[Start of section]
==> config.mk <==
export PLATFORM = sky130hd
export DESIGN_NAME = calc_entry_fsm
export DESIGN_NICKNAME = d
export VERILOG_FILES = /design/src/rtl/calc_pkg.sv /design/src/rtl/calc_seq_mul.sv /design/src/rtl/calc_entry_fsm.sv
export SDC_FILE = /design/constraint.sdc
export NUM_CORES = 1
export LEC_CHECK = 0
export CORE_ASPECT_RATIO = 1.1
export CORE_UTILIZATION = 56
export DETAILED_ROUTE_END_ITERATION = 6
export MAX_ROUTING_LAYER = met4
export PLACE_DENSITY = 0.8
export SLEW_MARGIN = 20
export SYNTH_ARGS = -nofsm -noshare
export SYNTH_HDL_FRONTEND = slang
export SYNTH_SLANG_ARGS = --single-unit
==> constraint.sdc <==
create_clock -name clk -period 5.45 [get_ports clk]
set_input_delay 0.8175 -clock clk [delete_from_list [all_inputs] [get_ports clk]]
set_output_delay 0.8175 -clock clk [all_outputs]
set_load 0.005 [all_outputs]
==> src/rtl/calc_pkg.sv <==
// Shared encodings for the calculator entry path: FSM states, operator codes
// and the largest value an NDIGITS-digit decimal operand can hold.
package calc_pkg;

    typedef enum logic [2:0] {
        S_A   = 3'd0,
        S_OP  = 3'd1,
        S_B   = 3'd2,
        S_RES = 3'd3,
        S_MUL = 3'd4
    } state_t;

    localparam logic [1:0] OP_NONE = 2'd0;
    localparam logic [1:0] OP_ADD  = 2'd1;
    localparam logic [1:0] OP_SUB  = 2'd2;
    localparam logic [1:0] OP_MUL  = 2'd3;

    function automatic int max_val(input int ndigits);
        int p;
        p = 1;
        for (int i = 0; i < ndigits; i++) p = p * 10;
        return p - 1;
    endfunction

endpackage

==> src/rtl/calc_seq_mul.sv <==
// Start/done shift-add multiplier: W iterations over a 2*W product. done_o is
// high in the last iteration cycle and product_o then carries the final product.
module calc_seq_mul #(
    parameter int W = 14
) (
    input  logic           clk,
    input  logic           rst,
    input  logic           start_i,
    input  logic [W-1:0]   a_i,
    input  logic [W-1:0]   b_i,
    output logic           done_o,
    output logic [2*W-1:0] product_o
);
    localparam int CW = $clog2(W + 1);

    logic [2*W-1:0] acc_q, mcand_q, acc_d;
    logic [W-1:0]   mplier_q;
    logic [CW-1:0]  cnt_q;

    assign acc_d     = mplier_q[0] ? acc_q + mcand_q : acc_q;
    assign done_o    = (cnt_q == CW'(1));
    assign product_o = acc_d;

    always_ff @(posedge clk) begin
        if (rst) begin
            acc_q    <= '0;
            mcand_q  <= '0;
            mplier_q <= '0;
            cnt_q    <= '0;
        end else if (start_i) begin
            acc_q    <= '0;
            mcand_q  <= {{W{1'b0}}, a_i};
            mplier_q <= b_i;
            cnt_q    <= CW'(W);
        end else if (cnt_q != '0) begin
            acc_q    <= acc_d;
            mcand_q  <= mcand_q << 1;
            mplier_q <= mplier_q >> 1;
            cnt_q    <= cnt_q - CW'(1);
        end
    end

endmodule

==> src/rtl/calc_entry_fsm.sv <==
// Keypad-event consumer: builds two decimal operands, applies an operator on "="
// and drives the display value. Define CALC_MUL_EN to enable the multiply path.
//
// state | meaning
// S_A   | entering operand A
// S_OP  | operator latched, waiting for first digit of B
// S_B   | entering operand B
// S_RES | result on display
// S_MUL | sequential multiply in progress
module calc_entry_fsm
    import calc_pkg::*;
#(
    parameter int NDIGITS = 4,
    parameter int VAL_W   = 14
) (
    input  logic             clk,
    input  logic             rst,
    input  logic             btn_press,
    input  logic             is_num,
    input  logic             is_op,
    input  logic             is_eq,
    input  logic [3:0]       num_val,
    input  logic [1:0]       op_val,
    output logic [VAL_W-1:0] disp_val,
    output logic             disp_neg,
    output logic             disp_ovf,
    output logic             result_valid,
    output logic             busy,
    output logic [2:0]       state_dbg
);
    localparam logic [VAL_W-1:0] MAX_V = VAL_W'(max_val(NDIGITS));
    localparam int CNT_W = $clog2(NDIGITS + 1);

    state_t           state_q;
    logic             press_q;
    logic [VAL_W-1:0] a_q, b_q, disp_val_q;
    logic [CNT_W-1:0] cnt_q;
    logic [1:0]       op_q;
    logic             neg_q, ovf_q, rv_q;

    logic             evt, op_ok, ev_eq, ev_op, ev_num, cnt_lt;
    logic [VAL_W-1:0] opnd_cur, opnd_acc_d;
    logic [VAL_W:0]   sum;

    assign evt = btn_press & ~press_q;
`ifdef CALC_MUL_EN
    assign op_ok = (op_val != OP_NONE);
`else
    assign op_ok = (op_val == OP_ADD) || (op_val == OP_SUB);
`endif
    // eq outranks op outranks num; a higher-priority flag with a bad code still swallows the event
    assign ev_eq  = evt & is_eq;
    assign ev_op  = evt & ~is_eq & is_op & op_ok;
    assign ev_num = evt & ~is_eq & ~is_op & is_num & (num_val <= 4'd9);

    assign cnt_lt     = (cnt_q < CNT_W'(NDIGITS));
    assign opnd_cur   = (state_q == S_B) ? b_q : a_q;
    assign opnd_acc_d = opnd_cur * VAL_W'(10) + VAL_W'(num_val);
    assign sum        = {1'b0, a_q} + {1'b0, b_q};

`ifdef CALC_MUL_EN
    logic               mul_start, mul_done, busy_q;
    logic [2*VAL_W-1:0] mul_prod;

    assign mul_start = (state_q == S_B) && ev_eq && (op_q == OP_MUL);

    calc_seq_mul #(.W(VAL_W)) u_mul (
        .clk       (clk),
        .rst       (rst),
        .start_i   (mul_start),
        .a_i       (a_q),
        .b_i       (b_q),
        .done_o    (mul_done),
        .product_o (mul_prod)
    );
    assign busy = busy_q;
`else
    assign busy = 1'b0;
`endif

    always_ff @(posedge clk) begin
        if (rst) begin
            state_q    <= S_A;
            press_q    <= 1'b0;
            a_q        <= '0;
            b_q        <= '0;
            cnt_q      <= '0;
            op_q       <= OP_NONE;
            disp_val_q <= '0;
            neg_q      <= 1'b0;
            ovf_q      <= 1'b0;
            rv_q       <= 1'b0;
`ifdef CALC_MUL_EN
            busy_q     <= 1'b0;
`endif
        end else begin
            press_q <= btn_press;
            rv_q    <= 1'b0;
            case (state_q)
                S_A: begin
                    if (ev_num && cnt_lt) begin
                        a_q        <= opnd_acc_d;
                        disp_val_q <= opnd_acc_d;
                        cnt_q      <= cnt_q + CNT_W'(1);
                    end else if (ev_op) begin
                        op_q    <= op_val;
                        state_q <= S_OP;
                    end
                end
                S_OP: begin
                    if (ev_num) begin
                        b_q        <= VAL_W'(num_val);
                        disp_val_q <= VAL_W'(num_val);
                        cnt_q      <= CNT_W'(1);
                        state_q    <= S_B;
                    end else if (ev_op) begin
                        op_q <= op_val;
                    end
                end
                S_B: begin
                    if (ev_num && cnt_lt) begin
                        b_q        <= opnd_acc_d;
                        disp_val_q <= opnd_acc_d;
                        cnt_q      <= cnt_q + CNT_W'(1);
                    end else if (ev_eq) begin
                        if (op_q == OP_ADD) begin
                            ovf_q      <= (sum > {1'b0, MAX_V});
                            disp_val_q <= (sum > {1'b0, MAX_V}) ? '0 : sum[VAL_W-1:0];
                            neg_q      <= 1'b0;
                            rv_q       <= 1'b1;
                            state_q    <= S_RES;
                        end else if (op_q == OP_SUB) begin
                            disp_val_q <= (a_q >= b_q) ? a_q - b_q : b_q - a_q;
                            neg_q      <= (a_q < b_q);
                            ovf_q      <= 1'b0;
                            rv_q       <= 1'b1;
                            state_q    <= S_RES;
                        end
`ifdef CALC_MUL_EN
                        else if (op_q == OP_MUL) begin
                            busy_q  <= 1'b1;
                            state_q <= S_MUL;
                        end
`endif
                    end
                end
                S_RES: begin
                    if (ev_num) begin
                        a_q        <= VAL_W'(num_val);
                        disp_val_q <= VAL_W'(num_val);
                        cnt_q      <= CNT_W'(1);
                        neg_q      <= 1'b0;
                        ovf_q      <= 1'b0;
                        state_q    <= S_A;
                    end else if (ev_op && !neg_q && !ovf_q) begin
                        a_q     <= disp_val_q;
                        op_q    <= op_val;
                        state_q <= S_OP;
                    end
                end
`ifdef CALC_MUL_EN
                S_MUL: begin
                    if (mul_done) begin
                        ovf_q      <= (mul_prod > (2*VAL_W)'(MAX_V));
                        disp_val_q <= (mul_prod > (2*VAL_W)'(MAX_V)) ? '0 : mul_prod[VAL_W-1:0];
                        neg_q      <= 1'b0;
                        rv_q       <= 1'b1;
                        busy_q     <= 1'b0;
                        state_q    <= S_RES;
                    end
                end
`endif
                default: state_q <= S_A;
            endcase
        end
    end

    assign disp_val     = disp_val_q;
    assign disp_neg     = neg_q;
    assign disp_ovf     = ovf_q;
    assign result_valid = rv_q;
    assign state_dbg    = state_q;

endmodule
**Word-level counts from Yosys, hierarchy flattened**

Cells that the tools add are included.
Widths: inputs -> output; s select.

- Reductions and logical operators: 23
- Div/mod/pow operators: 0
- Add/sub/neg operators: 5
- Shifts and indexed selects: 0
- Multiplexer cells: 46
- Bitwise gates (word level): 13
- Order comparisons: 5
- Equal/unequal tests: 24
- Multiply operators: 1

Operators with widths:

| cell | count |
|---|---|
| $mux 14 | 11 |
| $pmux 14 s2 | 2 |
| $pmux 14 s3 | 1 |
| $mux 3 | 11 |
| $sub 14x14->14 | 2 |
| $ne 2x2->1 const B | 10 |
| $add 14x14->15 | 1 |
| $gt 15x14->1 const B | 1 |
| $reduce_and 5->1 | 3 |
| $add 14x4->14 | 1 |
| $ge 14x14->1 | 1 |
| $lt 14x14->1 | 1 |
| $mul 14x3->13 const B | 1 |
| $pmux 3 s4 | 1 |
| $mux 1 | 11 |
| $mux 2 | 5 |
| $reduce_and 3->1 | 3 |
| $and 1x1->1 | 8 |
| $reduce_bool 2->1 | 4 |
| $reduce_and 7->1 | 1 |
| $eq 3x2->1 const B | 2 |
| $ne 2x1->1 const B | 3 |
| $pmux 2 s3 | 1 |
| $pmux 3 s2 | 1 |
| other kinds (19) | 31 |

- Bits in latches: 0
- Register bits after elaboration: 54
- Memory bits (writable): 0
- ROM bits: 0
- Logic and storage cells: 127
- Memories kept: 0
- Output and inout bits: 21

**Longest topological paths before layout**

- Word-level depth: 10
- Depth in mapped cells: 20

**Worst setup path after synthesis**

Ideal clock, no wire load.

- Kind: reg2reg
- From: register state_q[0] (netlist: state_dbg[0])
- To: register disp_val_q[13] (netlist: disp_val[13])
- Arrival: 4355 ps
- Cell stages (with the launch flop): 20
- Buffers on the path: 3
- Setup slack: 1019 ps
- Required time: 5374 ps
- Cell sequence: dfxtp_1 -> inv_1 -> ha_1 -> clkbuf_1 -> clkbuf_1 -> clkbuf_1 -> nand2_1 -> o21ai_0 -> ha_1 -> ha_1 -> fa_1 -> xor2_1 -> o2111ai_1 -> nor3_1 -> nand4_1 -> nor3b_1 -> xnor2_1 -> xnor2_1 -> a311oi_1 -> a21boi_0

- Word-level cells in the longest chain between the ends: 6
- Elaborated cells between the ends (all ways): 17

Ends and longest elaborated chain:

| item | line | source |
|---|---|---|
| start: declaration | calc_entry_fsm.sv:34 | `state_t state_q;` |
| start signal: assignment | calc_entry_fsm.sv:83 | `state_q <= S_A;` |
| start signal: assignment | calc_entry_fsm.sv:107 | `state_q <= S_OP;` |
| start signal: assignment | calc_entry_fsm.sv:115 | `state_q <= S_B;` |
| $eq 3x2->1 | calc_entry_fsm.sv:57, calc_entry_fsm.sv:99 |  |
| $mux 14 | calc_entry_fsm.sv:57 | `assign opnd_cur = (state_q == S_B) ? b_q : a_q;` |
| $mul 14x3->13 | calc_entry_fsm.sv:58 | `assign opnd_acc_d = opnd_cur * VAL_W'(10) + VAL_W'(num_val);` |
| $add 14x4->14 | calc_entry_fsm.sv:58 |  |
| $mux 14 (on tied branches) | calc_entry_fsm.sv:121, calc_entry_fsm.sv:101 |  |
| $pmux 14 s3 | calc_entry_fsm.sv:99 | `case (state_q)` |
| end signal: assignment | calc_entry_fsm.sv:103 | `disp_val_q <= opnd_acc_d;` |
| end signal: assignment | calc_entry_fsm.sv:123 | `disp_val_q <= opnd_acc_d;` |
| end signal: assignment | calc_entry_fsm.sv:128 | `disp_val_q <= (sum > {1'b0, MAX_V}) ? '0 : sum[VAL_W-1:0];` |
| end: declaration | calc_entry_fsm.sv:36 | `logic [VAL_W-1:0] a_q, b_q, disp_val_q;` |

Parallel ways exist; a longest one is shown, timed or not. The select of a mux whose other input is x is not followed.
A chain may end at the register's enable or synchronous reset.

**Worst setup path after layout**

Same ends and word-level chain as after synthesis.

==> flow_summary_export.csv <==
group,metric,value,unit
critical_path,critPathArrivalTime,5.14,ns
critical_path,worst_setup_path_start_kind,"register",
global_routing,grt_first_pass_wirelength,29100,um
synthesis,ys_async_sr_fraction,0,%
synthesis,synth_top_area_share,18.1,%
layout,nets,876,
critical_path,cp_slowest_cell,"o21ai_0",
layout,area_growth,7.50,%
synthesis,yosysTopAreaCell,"dfxtp_1",
placed_design,placed_cell_area,6200,um2
cts,insertion_delay,0.33,ns
detailed_routing,antenna_left,0,
cts,hold_buffers,0,
global_routing,grt_overflow_total,0,
sta,fin_crit,4.88,ns
placed_design,dpl.hpwl,14300,um
synthesis,netlist_area,5860,um2
global_routing,grtUsageTotal,35.5,%
critical_path,required,5.70,ns
critical_path,worst-path-buf-inv,1,
critical_path,crit_chain,"inv_1, ha_1, o21ai_0, ha_1, ha_1, fa_1, xor2_1, o2111ai_1, nor3_1, nand4_1, nor3b_1, xnor2_1, xnor2_1, a311oi_1, a21boi_0",
layout,final_cell_mix,"83 x nor2_1, 70 x nand2_1, 70 x ha_1, 54 x a21oi_1, 53 x dfxtp_1",
cts,cts_tree,"built",
cts,ctsHtreeMaxLevel,2,
power_and_ir_drop,power_density,224,nW/um2
cts,clockBufferDepth,2,
sta,tns,0,ns
global_routing,grt_max_degree,54,
critical_path,worstSetupPathType,"reg -> reg",
layout,final_common_cell,"nor2_1",
cts,clkTransAtPathRegs,0.10,ns
sta,fmax,0.205,GHz
floorplan,die_h,109,um
cts,cts_resized,0,
floorplan,io_pins,33,
status,status,"finished, final reports clean",
detailed_routing,remaining_drc_errors,0,
global_routing,grt_pass1_vias,5654,
detailed_routing,routed_wl,18300,um
synthesis,yosys_register_bits,53,
layout,fin_area,6290,um2
layout,layout-drive-gt1-share,5.20,%
cts,clock-root-buffer,"clkbuf_8",
floorplan,die_x,99.5,um
synthesis,yosysWarnings,0,
sta,skew,0.0104,ns
power_and_ir_drop,vdd_drop_max,186,uV
detailed_routing,avgViaCountPerCell,6.49,
cts,cts_setup_buffers,0,
sta,hold_viol_final,0,
sta,setup_viol,0,
detailed_routing,vias,6029,
hold_path,whs_path_depth,2,
detailed_routing,drtIter0Drc,555,
power_and_ir_drop,power.total,1410,uW
flow_run,drv_cap,0,
placed_design,io_buffers,30,
sta,fin_crit_sh,89.6,%
sta,slew_viol_final,0,
floorplan,dieArea,10900,um2
synthesis,yosys-top-cells-area,"dfxtp_1 18%, ha_1 15%, nor2_1 5.3%",
critical_path,r2r_cells,15,
critical_path,path_max_fanout,21,
critical_path,path_depth,15,
sta,layout_setup_ws,0.567,ns
synthesis,avgSynthCellArea,7.45,um2
sta,slew_headroom,24.6,%
critical_path,crit_family,"adder cells",
cts,cts_made_buffers,5,
synthesis,synth_edf_count,0,
detailed_routing,dr.pass1.iters,5,
critical_path,cp_slowest_stage_delay,0.68,ns
critical_path,cp-end-kind,"register",
power_and_ir_drop,leakage,0.00253,uW
detailed_routing,wl_per_cell,19.7,um
synthesis,synth_cell_types,70,
placed_design,dp_slack,0.628,ns
sta,worstMarginPinSlew,1.13,ns
synthesis,synth_seq_area_share,18.1,%
placed_design,place_congestion,0.955,
sta,rsz0062_at_grt,"no",
hold_path,hold_path_class,"reg -> reg",
cts,clkSinkCount,53,
global_routing,antenna_found_initial,0,
floorplan,coreArea,10000,um2
synthesis,synth_cells,786,
layout,diodes,0,
synthesis,synth_ff_type,"dfxtp_1",
floorplan,std_cell_rows,38,
critical_path,critical_path.most_common_cell,"ha_1",
floorplan,initial_core_util,58.4,%
metal layers:
layer / GRT usage [%] / routed length (um) / vias up
met1: 48.0 / 7880 / 2838
li1: - / - / 2828
met2: 53.8 / 8070 / 317
met5: - / 0 / -
met4: 14.5 / 546 / 0
met3: 4.23 / 1760 / 46
area by class of cell:
class / instances / area (um2)
Inverter: 56 / 210
Timing Repair Buffer: 36 / 340
Multi-Input combinational cell: 637 / 4420
Sequential cell: 53 / 1060
Tap cell: 140 / 175
Clock buffer: 6 / 82.6
Clock inverter: 1 / 7.51
Fill cell: 903 / 3740
final timing paths:
kind | from | end | slack [ns]
max reg2reg | state_dbg[0] | disp_val[13] | 0.57
max | state_dbg[0] | disp_val[13] | 0.57
min reg2reg | disp_ovf | disp_ovf | 0.49
min | disp_ovf | disp_ovf | 0.49
metrics by stage:
step | utilization (%) | cells | hold WS, ns
after global routing | 62.7 | 929 | 0.512
after detailed placement | 61.8 | 922 | 0.475
after CTS | 62.7 | 929 | 0.490
after floorplan | - | 787 | 0.449
after global placement | 61.8 | 922 | 0.457
final | 62.7 | 929 | 0.491
worst register-to-register path, cell delays in order (launching register included):
cell and delay [ns]:
dfxtp_1 0.48, inv_1 0.15, ha_1 0.50, o21ai_0 0.68
ha_1 0.36, ha_1 0.24, fa_1 0.41, xor2_1 0.28
o2111ai_1 0.20, nor3_1 0.27, nand4_1 0.19, nor3b_1 0.28
xnor2_1 0.20, xnor2_1 0.11, a311oi_1 0.25, a21boi_0 0.19
registers in the layout, summed over array words and instances (netlist names):
name          count
a_q              14
b_q              14
disp_val         14
cnt_q             3
op_q              2
state_dbg         2
disp_neg          1
disp_ovf          1
press_q           1
result_valid      1
cells by family (layout without fill, tap and decap cells):
| logic type | Yosys count | count (layout) | synth area share, % |
|---|---|---|---|
| compound gates | 250 | 250 | 29.3 |
| xor+xnor | 39 | 39 | 5.83 |
| fa+ha+maj | 75 | 75 | 16.7 |
| buf+inv | 97 | 99 | 6.56 |
| flops | 53 | 53 | 18.1 |
| mux | 18 | 18 | 3.16 |
| other cells | 1 | 2 | 0.0640 |
| simple gates | 253 | 253 | 20.3 |
power by group:
part / switching (uW) / leakage, uW / total (uW) / internal, uW
combinational: 415 / 0.00206 / 682 / 267
sequential: 49.9 / 0.000429 / 485 / 435
clock: 140 / 0.0000433 / 241 / 101
total: 605 / 0.00253 / 1410 / 802
cells in the mapped netlist, types with 19 or more instances:
cell type   n
xnor2_1    28
clkbuf_1   32
o21ai_0    52
dfxtp_1    53
nor3_1     19
a211oi_1   30
nand2_1    70
nor2_1     83
nand3_1    22
inv_1      52
a21oi_1    55
ha_1       70
Power figures use the tool's default switching activity.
[End of section]
Look through the data above and return exactly the lines from the one that contains "assign result_valid = rv_q;" to the one that contains "const B | 2 |", inclusive, with nothing else.

    assign result_valid = rv_q;
    assign state_dbg    = state_q;

endmodule
**Word-level counts from Yosys, hierarchy flattened**

Cells that the tools add are included.
Widths: inputs -> output; s select.

- Reductions and logical operators: 23
- Div/mod/pow operators: 0
- Add/sub/neg operators: 5
- Shifts and indexed selects: 0
- Multiplexer cells: 46
- Bitwise gates (word level): 13
- Order comparisons: 5
- Equal/unequal tests: 24
- Multiply operators: 1

Operators with widths:

| cell | count |
|---|---|
| $mux 14 | 11 |
| $pmux 14 s2 | 2 |
| $pmux 14 s3 | 1 |
| $mux 3 | 11 |
| $sub 14x14->14 | 2 |
| $ne 2x2->1 const B | 10 |
| $add 14x14->15 | 1 |
| $gt 15x14->1 const B | 1 |
| $reduce_and 5->1 | 3 |
| $add 14x4->14 | 1 |
| $ge 14x14->1 | 1 |
| $lt 14x14->1 | 1 |
| $mul 14x3->13 const B | 1 |
| $pmux 3 s4 | 1 |
| $mux 1 | 11 |
| $mux 2 | 5 |
| $reduce_and 3->1 | 3 |
| $and 1x1->1 | 8 |
| $reduce_bool 2->1 | 4 |
| $reduce_and 7->1 | 1 |
| $eq 3x2->1 const B | 2 |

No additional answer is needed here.